Whether this will be enough to effect the desired changes is difficult to say. Using law as a
tool in social engineering and affecting cultural change is problematic even when the
Government has a complete reform programme and is addressing the issue from many
different angles (Allott 1980). Populations and communities have a tendency to reproduce
and continue practising cultural norms even in the face of apparently hostile and
contradictory laws. The multi-faceted and repeated attempts by former Kemalist governments
in Turkey to secularize its people and to turn them away from religious precepts appear to
have failed (Yilmaz 2005), as did similar attempts in Algeria (Aoued 1996).
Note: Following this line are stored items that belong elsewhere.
[src/logic/flash_pkg.sv]
`default_nettype none

package flash_pkg;

	////////////////////////////////////////
	// field widths
	////////////////////////////////////////
	localparam int ADDR_W   = 24;        // flash byte address
	localparam int STATUS_W = 16;        // status register pair
	localparam int BYTE_W   = 8;

	typedef logic [BYTE_W-1:0]   byte_t;
	typedef logic [ADDR_W-1:0]   addr_t;
	typedef logic [STATUS_W-1:0] status_t;

	////////////////////////////////////////
	// command kinds and FSM states
	////////////////////////////////////////
	typedef enum logic [2:0] {
		CMD_WREN  = 3'd0,                // write enable
		CMD_WRDI  = 3'd1,                // write disable
		CMD_RDSR  = 3'd2,                // read status, one byte back
		CMD_WRSR  = 3'd3,                // write status, 16 bits out
		CMD_SE    = 3'd4,                // sector erase
		CMD_PP    = 3'd5,                // page program, single line
		CMD_READ  = 3'd6                 // read data, single line
	} cmd_kind_e;

	typedef enum logic [2:0] {
		SEQ_IDLE,
		SEQ_SEND_CMD,
		SEQ_SEND_ADDR,
		SEQ_SEND_STATUS,
		SEQ_WRITE_DATA,
		SEQ_READ_WAIT,
		SEQ_FINISH
	} seq_state_e;

	typedef enum logic [1:0] {
		FIELD_CMD,
		FIELD_ADDR,
		FIELD_STATUS,
		FIELD_DATA
	} field_sel_e;

	// instruction code for each command kind
	function automatic byte_t instr_code(input cmd_kind_e kind);
		case (kind)
			CMD_WREN: return 8'h06;
			CMD_WRDI: return 8'h04;
			CMD_RDSR: return 8'h05;
			CMD_WRSR: return 8'h01;
			CMD_SE:   return 8'h20;
			CMD_PP:   return 8'h02;
			CMD_READ: return 8'h03;
			default:  return 8'h00;
		endcase
	endfunction

endpackage

`default_nettype wire
[src/logic/flash_driver.sv]
`default_nettype none

module flash_driver
	import flash_pkg::*;
#(
	parameter int READ_BYTES = 4,
	parameter int PROG_BYTES = 2
)(
	input  wire            I_clk_25M,
	input  wire            I_rst_n,
	input  wire            cmd_req,
	input  wire cmd_kind_e cmd_kind,
	input  wire addr_t     cmd_addr,
	input  wire status_t   status_wr,
	input  wire byte_t     prog_data,
	output logic           cmd_ack,
	output byte_t          read_data,
	output logic           read_valid,
	output logic           flash_sclk,
	output logic           flash_cs_n,
	output logic           flash_io0,
	input  wire            flash_io1
);

	localparam int RX_CNT_W = $clog2(READ_BYTES + 1);

	logic                sclk_en;
	logic                tx_load;
	logic                tx_shift;
	field_sel_e          tx_sel;
	logic                rx_run;
	logic [RX_CNT_W-1:0] rx_limit;
	logic                rx_done;

	// enable only changes while the clock is low
	assign flash_sclk = I_clk_25M & sclk_en;

	////////////////////////////////////////
	// frame control
	////////////////////////////////////////
	flash_cmd_seq #(
		.READ_BYTES (READ_BYTES),
		.PROG_BYTES (PROG_BYTES)
	) u_cmd_seq (
		.I_clk_25M  (I_clk_25M),
		.I_rst_n    (I_rst_n),
		.cmd_req    (cmd_req),
		.cmd_kind   (cmd_kind),
		.cmd_ack    (cmd_ack),
		.flash_cs_n (flash_cs_n),
		.sclk_en    (sclk_en),
		.tx_load    (tx_load),
		.tx_shift   (tx_shift),
		.tx_sel     (tx_sel),
		.rx_run     (rx_run),
		.rx_limit   (rx_limit),
		.rx_done    (rx_done)
	);

	flash_tx_shifter u_tx_shifter (
		.I_clk_25M (I_clk_25M),
		.I_rst_n   (I_rst_n),
		.tx_load   (tx_load),
		.tx_shift  (tx_shift),
		.tx_sel    (tx_sel),
		.cmd_kind  (cmd_kind),
		.cmd_addr  (cmd_addr),
		.status_wr (status_wr),
		.prog_data (prog_data),
		.flash_io0 (flash_io0)
	);

	flash_rx_deser #(
		.READ_BYTES (READ_BYTES)
	) u_rx_deser (
		.I_clk_25M  (I_clk_25M),
		.I_rst_n    (I_rst_n),
		.rx_run     (rx_run),
		.rx_limit   (rx_limit),
		.flash_io1  (flash_io1),
		.rx_done    (rx_done),
		.read_data  (read_data),
		.read_valid (read_valid)
	);

endmodule

`default_nettype wire

[src/logic/flash_rx_deser.sv]
`default_nettype none

module flash_rx_deser
	import flash_pkg::*;
#(
	parameter int READ_BYTES = 4,
	localparam int RX_CNT_W  = $clog2(READ_BYTES + 1)
)(
	input  wire                 I_clk_25M,
	input  wire                 I_rst_n,
	input  wire                 rx_run,
	input  wire [RX_CNT_W-1:0]  rx_limit,
	input  wire                 flash_io1,
	output logic                rx_done,
	output byte_t               read_data,
	output logic                read_valid
);

	logic [2:0]          bit_cnt;
	logic [RX_CNT_W-1:0] byte_cnt;
	logic [RX_CNT_W-1:0] byte_cnt_nxt;
	byte_t               shift_q;
	byte_t               byte_nxt;
	logic                byte_end;
	logic                sampling;

	assign byte_nxt     = {shift_q[BYTE_W-2:0], flash_io1};     // msb first
	assign byte_end     = (bit_cnt == 3'd7);
	assign byte_cnt_nxt = byte_cnt + 1'b1;
	assign sampling     = rx_run && !rx_done;

	////////////////////////////////////////
	// counters and strobes, rising edge
	////////////////////////////////////////
	always_ff @(posedge I_clk_25M)
	begin
		if (!I_rst_n)
		begin
			bit_cnt    <= '0;
			byte_cnt   <= '0;
			rx_done    <= 1'b0;
			read_valid <= 1'b0;
		end
		else
		begin
			read_valid <= 1'b0;                       // single-cycle pulse
			if (!rx_run)
			begin
				bit_cnt  <= '0;
				byte_cnt <= '0;
				rx_done  <= 1'b0;
			end
			else if (sampling)
			begin
				bit_cnt <= bit_cnt + 1'b1;
				if (byte_end)
				begin
					read_valid <= 1'b1;
					byte_cnt   <= byte_cnt_nxt;
					if (byte_cnt_nxt == rx_limit)
						rx_done <= 1'b1;              // stays up until rx_run falls
				end
			end
		end
	end

	always_ff @(posedge I_clk_25M)
	begin
		if (sampling)
		begin
			shift_q <= byte_nxt;
			if (byte_end)
				read_data <= byte_nxt;
		end
	end

endmodule

`default_nettype wire

[src/logic/flash_cmd_seq.sv]
`default_nettype none

module flash_cmd_seq
	import flash_pkg::*;
#(
	parameter int READ_BYTES = 4,
	parameter int PROG_BYTES = 2,
	localparam int RX_CNT_W  = $clog2(READ_BYTES + 1)
)(
	input  wire                 I_clk_25M,
	input  wire                 I_rst_n,
	input  wire                 cmd_req,
	input  wire cmd_kind_e      cmd_kind,
	output logic                cmd_ack,
	output logic                flash_cs_n,
	output logic                sclk_en,
	output logic                tx_load,
	output logic                tx_shift,
	output field_sel_e          tx_sel,
	output logic                rx_run,
	output logic [RX_CNT_W-1:0] rx_limit,
	input  wire                 rx_done
);

	localparam int BIT_CNT_W  = $clog2(ADDR_W);
	localparam int PROG_CNT_W = $clog2(PROG_BYTES + 1);

	seq_state_e            state;
	cmd_kind_e             kind_q;
	logic [BIT_CNT_W-1:0]  bit_cnt;                 // bits left in the field
	logic [PROG_CNT_W-1:0] byte_cnt;                // program bytes sent
	logic                  phase_end;
	logic                  last_prog;

	assign phase_end = (bit_cnt == '0);
	assign last_prog = (byte_cnt == PROG_CNT_W'(PROG_BYTES - 1));

	////////////////////////////////////////
	// shifter strobes
	////////////////////////////////////////
	always_comb
	begin
		tx_load  = 1'b0;
		tx_shift = 1'b0;
		tx_sel   = FIELD_CMD;
		case (state)
			SEQ_IDLE:
				tx_load = cmd_req;                  // opcode goes out first
			SEQ_SEND_CMD:
			begin
				if (!phase_end)
					tx_shift = 1'b1;
				else if (kind_q == CMD_WRSR)
				begin
					tx_load = 1'b1;
					tx_sel  = FIELD_STATUS;
				end
				else if (kind_q == CMD_SE || kind_q == CMD_PP || kind_q == CMD_READ)
				begin
					tx_load = 1'b1;
					tx_sel  = FIELD_ADDR;
				end
			end
			SEQ_SEND_ADDR:
			begin
				if (!phase_end)
					tx_shift = 1'b1;
				else if (kind_q == CMD_PP)
				begin
					tx_load = 1'b1;
					tx_sel  = FIELD_DATA;
				end
			end
			SEQ_SEND_STATUS:
				tx_shift = !phase_end;
			SEQ_WRITE_DATA:
			begin
				if (!phase_end)
					tx_shift = 1'b1;
				else if (!last_prog)
				begin
					tx_load = 1'b1;
					tx_sel  = FIELD_DATA;       // same byte again
				end
			end
			default:
				tx_load = 1'b0;
		endcase
	end

	////////////////////////////////////////
	// frame FSM, falling edge
	////////////////////////////////////////
	always_ff @(negedge I_clk_25M)
	begin
		if (!I_rst_n)
		begin
			state      <= SEQ_IDLE;
			kind_q     <= CMD_WREN;
			bit_cnt    <= '0;
			byte_cnt   <= '0;
			flash_cs_n <= 1'b1;
			sclk_en    <= 1'b0;
			cmd_ack    <= 1'b0;
			rx_run     <= 1'b0;
			rx_limit   <= '0;
		end
		else
		begin
			case (state)
				SEQ_IDLE:
				begin
					if (cmd_req)
					begin
						kind_q     <= cmd_kind;
						state      <= SEQ_SEND_CMD;
						bit_cnt    <= BIT_CNT_W'(BYTE_W - 1);
						flash_cs_n <= 1'b0;
						sclk_en    <= 1'b1;
					end
				end
				SEQ_SEND_CMD:
				begin
					if (!phase_end)
						bit_cnt <= bit_cnt - 1'b1;
					else if (kind_q == CMD_WRSR)
					begin
						state   <= SEQ_SEND_STATUS;
						bit_cnt <= BIT_CNT_W'(STATUS_W - 1);
					end
					else if (kind_q == CMD_SE || kind_q == CMD_PP || kind_q == CMD_READ)
					begin
						state   <= SEQ_SEND_ADDR;
						bit_cnt <= BIT_CNT_W'(ADDR_W - 1);
					end
					else if (kind_q == CMD_RDSR)
					begin
						state    <= SEQ_READ_WAIT;
						rx_run   <= 1'b1;
						rx_limit <= RX_CNT_W'(1);       // one status byte
					end
					else
					begin
						state      <= SEQ_FINISH;       // opcode-only frame
						flash_cs_n <= 1'b1;
						sclk_en    <= 1'b0;
					end
				end
				SEQ_SEND_ADDR:
				begin
					if (!phase_end)
						bit_cnt <= bit_cnt - 1'b1;
					else if (kind_q == CMD_PP)
					begin
						state    <= SEQ_WRITE_DATA;
						bit_cnt  <= BIT_CNT_W'(BYTE_W - 1);
						byte_cnt <= '0;
					end
					else if (kind_q == CMD_READ)
					begin
						state    <= SEQ_READ_WAIT;
						rx_run   <= 1'b1;
						rx_limit <= RX_CNT_W'(READ_BYTES);
					end
					else
					begin
						state      <= SEQ_FINISH;       // sector erase ends here
						flash_cs_n <= 1'b1;
						sclk_en    <= 1'b0;
					end
				end
				SEQ_SEND_STATUS:
				begin
					if (!phase_end)
						bit_cnt <= bit_cnt - 1'b1;
					else
					begin
						state      <= SEQ_FINISH;
						flash_cs_n <= 1'b1;
						sclk_en    <= 1'b0;
					end
				end
				SEQ_WRITE_DATA:
				begin
					if (!phase_end)
						bit_cnt <= bit_cnt - 1'b1;
					else if (!last_prog)
					begin
						bit_cnt  <= BIT_CNT_W'(BYTE_W - 1);
						byte_cnt <= byte_cnt + 1'b1;
					end
					else
					begin
						state      <= SEQ_FINISH;
						flash_cs_n <= 1'b1;
						sclk_en    <= 1'b0;
					end
				end
				SEQ_READ_WAIT:
				begin
					if (rx_done)                        // last byte is in
					begin
						state      <= SEQ_FINISH;
						rx_run     <= 1'b0;
						flash_cs_n <= 1'b1;
						sclk_en    <= 1'b0;
					end
				end
				SEQ_FINISH:
				begin
					if (cmd_req)
						cmd_ack <= 1'b1;                // hold until req drops
					else
					begin
						cmd_ack <= 1'b0;
						state   <= SEQ_IDLE;
					end
				end
				default:
					state <= SEQ_IDLE;
			endcase
		end
	end

endmodule

`default_nettype wire

[src/logic/flash_tx_shifter.sv]
`default_nettype none

module flash_tx_shifter
	import flash_pkg::*;
(
	input  wire             I_clk_25M,
	input  wire             I_rst_n,
	input  wire             tx_load,
	input  wire             tx_shift,
	input  wire field_sel_e tx_sel,
	input  wire cmd_kind_e  cmd_kind,
	input  wire addr_t      cmd_addr,
	input  wire status_t    status_wr,
	input  wire byte_t      prog_data,
	output logic            flash_io0
);

	addr_t   shift_q;                    // msb drives io0
	addr_t   addr_q;
	status_t status_q;
	addr_t   load_val;

	// every field sits left-aligned in the 24-bit register
	always_comb
	begin
		case (tx_sel)
			FIELD_CMD:    load_val = {instr_code(cmd_kind), {(ADDR_W-BYTE_W){1'b0}}};
			FIELD_ADDR:   load_val = addr_q;
			FIELD_STATUS: load_val = {status_q, {(ADDR_W-STATUS_W){1'b0}}};
			default:      load_val = {prog_data, {(ADDR_W-BYTE_W){1'b0}}};
		endcase
	end

	// address and status are captured with the opcode load
	always_ff @(negedge I_clk_25M)
	begin
		if (tx_load && tx_sel == FIELD_CMD)
		begin
			addr_q   <= cmd_addr;
			status_q <= status_wr;
		end
	end

	always_ff @(negedge I_clk_25M)
	begin
		if (!I_rst_n)
			shift_q <= '0;
		else if (tx_load)
			shift_q <= load_val;
		else if (tx_shift)
			shift_q <= shift_q << 1;                // next bit to the top
		else
			shift_q <= '0;                          // io0 rests low
	end

	assign flash_io0 = shift_q[ADDR_W-1];

endmodule

`default_nettype wire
The ketuk
ketampi and apparently routine beatings of suspects held in police custody, along with the
chain-smoking remand orders, existed in spite of their conflict with clear legal and
constitutional provisions. Moreover, the background noise of a War on Terrorism and on
crime may only serve to exacerbate this problem as reactionary elements regain their old turf
and return to their short-cuts. We will just have to wait and see whether our new cultural
markers, along with the amendments to the CPC, will prove the sceptics wrong.